Respiratory syncytial virus (RSV) remains a significant global health threat, especially to infants, the elderly, and immunocompromised individuals. This review comprehensively explores the progress in RSV vaccine development, the immune evaluation methods, and immunological surrogate. The RSV fusion (F) protein, a primary target for vaccine development, has been engineered in prefusion conformation to elicit potent neutralizing antibodies, while the attachment (G) glycoprotein and other immunogens are also being explored to broaden immune responses. Advances in diverse vaccine platforms, ranging from live attenuated and protein subunit vaccines to cutting-edge mRNA- and nanoparticle-based formulations, highlight the field's progress, yet challenges in balancing safety, immunogenicity, and durability persist. Central to these efforts is the identification and validation of immunological surrogates, which may serve as critical benchmarks for vaccine efficacy. Neutralizing antibody titers, multifunctional T cell responses, and B cell memory have emerged as key correlates of protection. However, the feasibility of these surrogates depends on their ability to predict clinical outcomes across diverse populations and settings. While neutralizing antibodies block the virus directly, T cell responses are essential for clearing infected cells and preventing severe disease, and B cell memory ensures long-term immunity. Integrating these immunological markers into a cohesive framework requires standardized assays, robust clinical validation, and an in-depth understanding of RSV-induced immune response.

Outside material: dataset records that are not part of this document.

$ cat src/source/msx_record_pkg.sv
`default_nettype none

package msx_record_pkg;

   typedef enum logic [3:0] {
      record_slot_a,
      record_slot_b,
      record_slot_internal,
      record_kbd_layout,
      record_config
   } record_type_t;

   typedef enum logic [7:0] {
      data_none,                           // No fill
      data_rom,                            // Copy following bytes, read only
      data_ram                             // Power-on pattern, writable
   } data_id_t;

   localparam int          RECORD_BYTES = 16;
   localparam int          CONFIG_INDEX = 1;
   localparam logic [23:0] SIGNATURE    = "MSX";

   // Byte offsets inside one record
   localparam int REC_TYPE_SLOT = 3;       // Type high nibble, slot/subslot low
   localparam int REC_DATA_ID   = 4;
   localparam int REC_SIZE_HI   = 5;
   localparam int REC_SIZE_LO   = 6;
   localparam int REC_DEVICE    = 7;
   localparam int REC_MAPPER    = 8;
   localparam int REC_MODE      = 9;
   localparam int REC_PARAM     = 10;

endpackage

`default_nettype wire

$ cat src/source/msx_slot_pkg.sv
`default_nettype none

package msx_slot_pkg;

   typedef enum logic [7:0] {
      mapper_unused,                       // Value left by the clear
      mapper_none,
      mapper_ascii8,
      mapper_ascii16,
      mapper_konami,
      mapper_konami_scc,
      mapper_ram,
      mapper_fmpac
   } mapper_t;

   typedef enum logic [7:0] {
      device_none,
      device_fdc,
      device_opl3,
      device_scc,
      device_scc2
   } device_t;

   typedef struct packed {
      mapper_t     mapper;
      device_t     device;
      logic  [3:0] ref_ram;                // Index into the RAM lookup table
      logic  [1:0] offset_ram;             // Page offset inside the block
   } slot_entry_t;

   typedef struct packed {
      logic [26:0] addr;
      logic [15:0] size;                   // In fill blocks
      logic        ro;
   } ram_ref_t;

   localparam int SLOT_ENTRIES = 64;       // 16 slot/subslot pairs x 4 pages
   localparam int RAM_REFS     = 16;

endpackage

`default_nettype wire
$ cat src/source/upload_sequencer.sv
`timescale 1ns/1ps
`default_nettype none

module upload_sequencer #(
   parameter int block_shift = 14
) (
   input  wire                          clk,
   input  wire                          rst_n,
   input  wire                          ioctl_download,
   input  wire                   [15:0] ioctl_index,
   input  wire                   [26:0] ioctl_addr,
   output logic                         reset_rq,
   output logic                  [27:0] ddr3_addr,
   output logic                         ddr3_rd,
   input  wire                    [7:0] ddr3_dout,
   input  wire                          ddr3_ready,
   output logic                         clear_req,
   input  wire                          clear_ack,
   output logic                         fill_req,
   input  wire                          fill_ack,
   output msx_record_pkg::data_id_t     fill_id,
   output logic                  [10:0] fill_blocks,
   output logic                   [3:0] ref_index,
   input  wire                          src_req,
   output logic                         src_ack,
   output logic                   [7:0] src_data,
   output logic                         commit_req,
   input  wire                          commit_ack,
   output logic                   [3:0] commit_slot,
   output logic                   [7:0] commit_mode,
   output logic                   [7:0] commit_param,
   output msx_slot_pkg::mapper_t        commit_mapper,
   output msx_slot_pkg::device_t        commit_device,
   output logic                   [3:0] commit_ref
);

   import msx_slot_pkg::*;
   import msx_record_pkg::*;

   typedef enum logic [2:0] {
      st_idle, st_clear, st_next, st_header, st_check, st_fill, st_commit
   } state_t;

   state_t      state;
   logic        download_q;
   logic [26:0] image_size;
   logic  [7:0] rec [RECORD_BYTES];
   logic  [3:0] byte_idx;
   logic  [3:0] ref_cnt;
   logic        rd_wait;                   // Byte requested, not yet taken
   logic        byte_ok;
   logic        start;
   logic [27:0] data_len;

   assign start    = download_q && !ioctl_download && ioctl_index == 16'(CONFIG_INDEX);
   assign byte_ok  = rd_wait && !ddr3_rd && ddr3_ready;
   assign reset_rq = state != st_idle;

   assign fill_id       = data_id_t'(rec[REC_DATA_ID]);
   assign fill_blocks   = fill_id == data_none ? 11'd0 :
                          {rec[REC_SIZE_HI][2:0], rec[REC_SIZE_LO]};
   assign data_len      = fill_id == data_rom ? 28'(fill_blocks) << block_shift : 28'd0;
   assign ref_index     = ref_cnt;
   assign commit_ref    = ref_cnt;
   assign commit_slot   = rec[REC_TYPE_SLOT][3:0];
   assign commit_mode   = rec[REC_MODE];
   assign commit_param  = rec[REC_PARAM];
   assign commit_mapper = mapper_t'(rec[REC_MAPPER]);
   assign commit_device = device_t'(rec[REC_DEVICE]);

   always_ff @(posedge clk) begin
      if (state == st_header && byte_ok) rec[byte_idx] <= ddr3_dout;
      if (state == st_fill && byte_ok) src_data <= ddr3_dout;
   end

   always_ff @(posedge clk or negedge rst_n) begin
      if (!rst_n) begin
         state      <= st_idle;
         download_q <= 1'b0;
         image_size <= '0;
         ddr3_addr  <= '0;
         ddr3_rd    <= 1'b0;
         rd_wait    <= 1'b0;
         byte_idx   <= '0;
         ref_cnt    <= '0;
         clear_req  <= 1'b0;
         fill_req   <= 1'b0;
         src_ack    <= 1'b0;
         commit_req <= 1'b0;
      end else begin
         download_q <= ioctl_download;
         if (ddr3_rd && ddr3_ready) begin  // Request taken by DDR3
            ddr3_rd   <= 1'b0;
            ddr3_addr <= ddr3_addr + 28'd1;
         end
         case (state)
            st_idle: if (start) begin
               image_size <= ioctl_addr;
               ddr3_addr  <= '0;
               ref_cnt    <= '0;
               clear_req  <= 1'b1;
               state      <= st_clear;
            end
            st_clear: if (clear_ack) begin
               clear_req <= 1'b0;
               state     <= st_next;
            end
            st_next: state <= ddr3_addr >= {1'b0, image_size} ? st_idle : st_header;
            st_header: begin
               if (!rd_wait) begin
                  ddr3_rd <= 1'b1;
                  rd_wait <= 1'b1;
               end
               if (byte_ok) begin
                  rd_wait  <= 1'b0;
                  byte_idx <= byte_idx + 4'd1;
                  if (byte_idx == 4'(RECORD_BYTES - 1)) state <= st_check;
               end
            end
            st_check: begin
               if ({rec[0], rec[1], rec[2]} != SIGNATURE) begin
                  state <= st_idle;                             // End of list
               end else if (record_type_t'(rec[REC_TYPE_SLOT][7:4]) != record_slot_internal) begin
                  ddr3_addr <= ddr3_addr + data_len;            // Step over its data
                  state     <= st_next;
               end else begin
                  fill_req <= 1'b1;
                  state    <= st_fill;
               end
            end
            st_fill: begin
               if (src_req && !src_ack && !rd_wait) begin
                  ddr3_rd <= 1'b1;
                  rd_wait <= 1'b1;
               end
               if (byte_ok) begin
                  rd_wait <= 1'b0;
                  src_ack <= 1'b1;
               end
               if (src_ack && !src_req) src_ack <= 1'b0;
               if (fill_ack) begin
                  fill_req   <= 1'b0;
                  commit_req <= 1'b1;
                  state      <= st_commit;
               end
            end
            st_commit: if (commit_ack) begin
               commit_req <= 1'b0;
               if (fill_blocks != 11'd0) ref_cnt <= ref_cnt + 4'd1;
               state <= st_next;
            end
            default: state <= st_idle;
         endcase
      end
   end

endmodule

`default_nettype wire
===== config.mk =====
export PLATFORM = sky130hd
export DESIGN_NAME = ram_fill_engine
export DESIGN_NICKNAME = d
export VERILOG_FILES = /design/src/source/msx_record_pkg.sv /design/src/source/msx_slot_pkg.sv /design/src/source/ram_fill_engine.sv
export SDC_FILE = /design/constraint.sdc
export NUM_CORES = 1
export LEC_CHECK = 0
export ABC_AREA = 1
export BUFFER_PORTS_ARGS = -buffer_cell sky130_fd_sc_hd__buf_2
export CAP_MARGIN = 20
export CORE_AREA = 2 2 307 309
export DETAILED_ROUTE_END_ITERATION = 10
export DIE_AREA = 0 0 309 311
export GPL_ROUTABILITY_DRIVEN = 0
export GPL_TIMING_DRIVEN = 0
export SYNTH_ARGS = -nofsm -noshare
export SYNTH_HDL_FRONTEND = slang
export SYNTH_SLANG_ARGS = --single-unit

===== constraint.sdc =====
create_clock -name clk -period 1.8 [get_ports clk]
set_input_delay 0.45 -clock clk [delete_from_list [all_inputs] [get_ports clk]]
set_output_delay 0.45 -clock clk [all_outputs]
set_load 0.005 [all_outputs]
<file path="src/common/pmem_cfg_pkg.sv">
package pmem_cfg_pkg;

	// four ingress and four egress interfaces
	localparam int num_iface = 4;
	localparam int iface_w = 2;

	// one beat on the stream
	localparam int data_w = 64;
	// unused bytes in the last beat
	localparam int empty_w = 3;

	// packet store, 256 beats per input
	localparam int addr_w = 8;
	localparam int store_depth = 1 << addr_w;

	// packet tags wrap at 64
	localparam int tag_w = 6;
	localparam int tag_depth = 1 << tag_w;

	// packet length in beats
	localparam int len_w = 6;

	// per-output command queue
	localparam int cmdq_depth = 8;
	localparam int cmdq_ptr_w = $clog2(cmdq_depth);

endpackage

</file>
<file path="src/common/pmem_cmd_pkg.sv">
package pmem_cmd_pkg;

	// descriptor is {empty, start address, length}
	localparam int desc_len_lsb = 0;
	localparam int desc_addr_lsb = desc_len_lsb + pmem_cfg_pkg::len_w;
	localparam int desc_empty_lsb = desc_addr_lsb + pmem_cfg_pkg::addr_w;
	localparam int desc_w = desc_empty_lsb + pmem_cfg_pkg::empty_w;

	// command is {input index, descriptor}
	localparam int cmd_in_lsb = desc_w;
	localparam int cmd_w = cmd_in_lsb + pmem_cfg_pkg::iface_w;

	// match result, top down: output, input, tag
	localparam int match_tag_lsb = 0;
	localparam int match_in_lsb = match_tag_lsb + pmem_cfg_pkg::tag_w;
	localparam int match_out_lsb = match_in_lsb + pmem_cfg_pkg::iface_w;
	localparam int match_w = match_out_lsb + pmem_cfg_pkg::iface_w;

	// egress reader states
	typedef enum logic [1:0] {
		idle,
		load,
		stream
	} egress_state_t;

endpackage

</file>
<file path="src/dispatch/match_dispatch.sv">
`timescale 1ns/10ps

module match_dispatch (
	input  logic clock,
	input  logic reset,
	input  logic [pmem_cmd_pkg::match_w-1:0] tagin_data,
	input  logic tagin_valid,
	output logic tagin_ready,
	output logic [pmem_cfg_pkg::tag_w-1:0] rd_tag,
	input  logic [pmem_cmd_pkg::desc_w-1:0] rd_desc [pmem_cfg_pkg::num_iface],
	input  logic q_almost_full [pmem_cfg_pkg::num_iface],
	output logic q_push [pmem_cfg_pkg::num_iface],
	output logic [pmem_cmd_pkg::cmd_w-1:0] q_data
);

	logic take;
	// match waiting for its descriptor
	logic pend_valid;
	logic [pmem_cfg_pkg::iface_w-1:0] pend_in;
	logic [pmem_cfg_pkg::iface_w-1:0] pend_out;

	// any queue near full stops new matches
	// the free slot absorbs the command already in flight
	always_comb begin
		tagin_ready = 1'b1;
		for (int i = 0; i < pmem_cfg_pkg::num_iface; i++) begin
			if (q_almost_full[i]) begin
				tagin_ready = 1'b0;
			end
		end
	end

	assign take = tagin_valid && tagin_ready;

	// tag goes to all four tables at once
	assign rd_tag = tagin_data[pmem_cmd_pkg::match_tag_lsb +: pmem_cfg_pkg::tag_w];

	always_ff @(posedge clock) begin
		if (reset) begin
			pend_valid <= 1'b0;
		end else begin
			pend_valid <= take;
		end
	end

	always_ff @(posedge clock) begin
		if (take) begin
			pend_in <= tagin_data[pmem_cmd_pkg::match_in_lsb +: pmem_cfg_pkg::iface_w];
			pend_out <= tagin_data[pmem_cmd_pkg::match_out_lsb +: pmem_cfg_pkg::iface_w];
		end
	end

	// pick the named input's descriptor
	assign q_data = {pend_in, rd_desc[pend_in]};

	// push into exactly one queue
	always_comb begin
		for (int i = 0; i < pmem_cfg_pkg::num_iface; i++) begin
			q_push[i] = pend_valid && (pend_out == i);
		end
	end

endmodule

</file>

Keywords: immunological surrogates; respiratory syncytial virus; vaccine evaluation; vaccines.

Figure 1

Schematic structure and genome of RSV. (A) The virion consists of envelope, matrix and nucleocapsid. The viral envelope is a lipid bilayer containing the fusion (F) and attachment (G) proteins, embedded with small hydrophobic (SH) protein. Beneath the envelope is the matrix protein (M). Inside the envelope, a helical nucleocapsid encapsulates the viral RNA genome, formed by the nucleoprotein (N) and associated with the phosphoprotein (P) and large RNA polymerase (L). (B) The viral genome contains genes encoding 11 proteins: the above-mentioned structural proteins F, G, SH, M, N, P and L proteins, and non-structural protein (NS1, NS2) and second matrix protein (M2-1, M2-2).

Figure 2

Schematic illustration of RSV life cycle. The lifecycle of RSV initiates with attachment and entry into host cells, mediated by the viral glycoproteins. The G protein engages specific host cell receptors, such as heparan sulphate proteoglycan (HSPG) or CX3CR1, facilitating viral docking. Subsequently, the F protein binds to nucleolin and orchestrates membrane fusion, enabling the release of the ribonucleoprotein (RNP) complex into the cytoplasm, where viral replication and transcription are catalyzed by the RNA-dependent RNA polymerase. Following replication, viral components are transported to the cell membrane, where they assemble into progeny virions. These mature particles, enveloped by a host-derived lipid bilayer, eventually egress from the cell surface.

Figure 3

Antigenic sites on the pre-F (left) and post-F (right) structures of the RSV trimeric F protein, along with the neutralizing capabilities. The surface representation of the protein colored in gray was generated from the Protein Data Bank (PDB) code 4JHW (pre-F) and PDB code 3RKI (post-F), and the antigenic sites labelled with site Ø in red, site V in orange, site III in cyan, site IV in blue, site II in green, and site I in magenta are highlighted on the surface.

Figure 4

Aspects of vaccine-induced immune response and key technologies applied for vaccine immunological evaluation. Immunogenicity evaluation mainly includes evaluation of humoral, mainly neutralizing, antibodies, and cellular immunity, including the T cell response and B cell evaluation. Neutralizing antibodies (NAbs) are the most important indicator of immunogenicity, and different standardized and high-throughput technologies for NAb measurement have been utilized. T cell responses are usually measured by the quantification of antigen-specific T cells and the presence of different phenotypes of T cells. Memory B cell evaluation is mainly based on single-cell VDJ sequencing. BCR diversity and CDR3 quantification may indicate humoral immune reserve for immunogens, which may set criteria for screening immunogenic candidates.